» EXERCISE DIRECTIONS
Each line from the one containing "export PLACE_DENSITY = 0.42" onward, through the end of the entries, is to be transcribed exactly; nothing else is to be included.

....

===== config.mk =====
export PLATFORM = sky130hd
export DESIGN_NAME = vx_csr_rmw_unit
export DESIGN_NICKNAME = d
export VERILOG_FILES = /design/src/rtl/vx_csr_rmw_unit.sv
export SDC_FILE = /design/constraint.sdc
export NUM_CORES = 1
export LEC_CHECK = 0
export ABC_AREA = 1
export CAP_MARGIN = 40
export CORE_AREA = 2 2 260 262
export CTS_BUF_LIST = sky130_fd_sc_hd__clkbuf_8
export CTS_CLUSTER_DIAMETER = 60
export DETAILED_ROUTE_END_ITERATION = 12
export DIE_AREA = 0 0 262 264
export PLACE_DENSITY = 0.42
export SYNTH_ARGS = -nofsm -noshare
export SYNTH_HDL_FRONTEND = slang
export SYNTH_SLANG_ARGS = --single-unit

===== constraint.sdc =====
create_clock -name clk -period 1.65 [get_ports clk]
set_input_delay 0.33 -clock clk [delete_from_list [all_inputs] [get_ports clk]]
set_output_delay 0.33 -clock clk [all_outputs]
set_load 0.02 [all_outputs]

....

» SOLUTION BELOW
export PLACE_DENSITY = 0.42
export SYNTH_ARGS = -nofsm -noshare
export SYNTH_HDL_FRONTEND = slang
export SYNTH_SLANG_ARGS = --single-unit

===== constraint.sdc =====
create_clock -name clk -period 1.65 [get_ports clk]
set_input_delay 0.33 -clock clk [delete_from_list [all_inputs] [get_ports clk]]
set_output_delay 0.33 -clock clk [all_outputs]
set_load 0.02 [all_outputs]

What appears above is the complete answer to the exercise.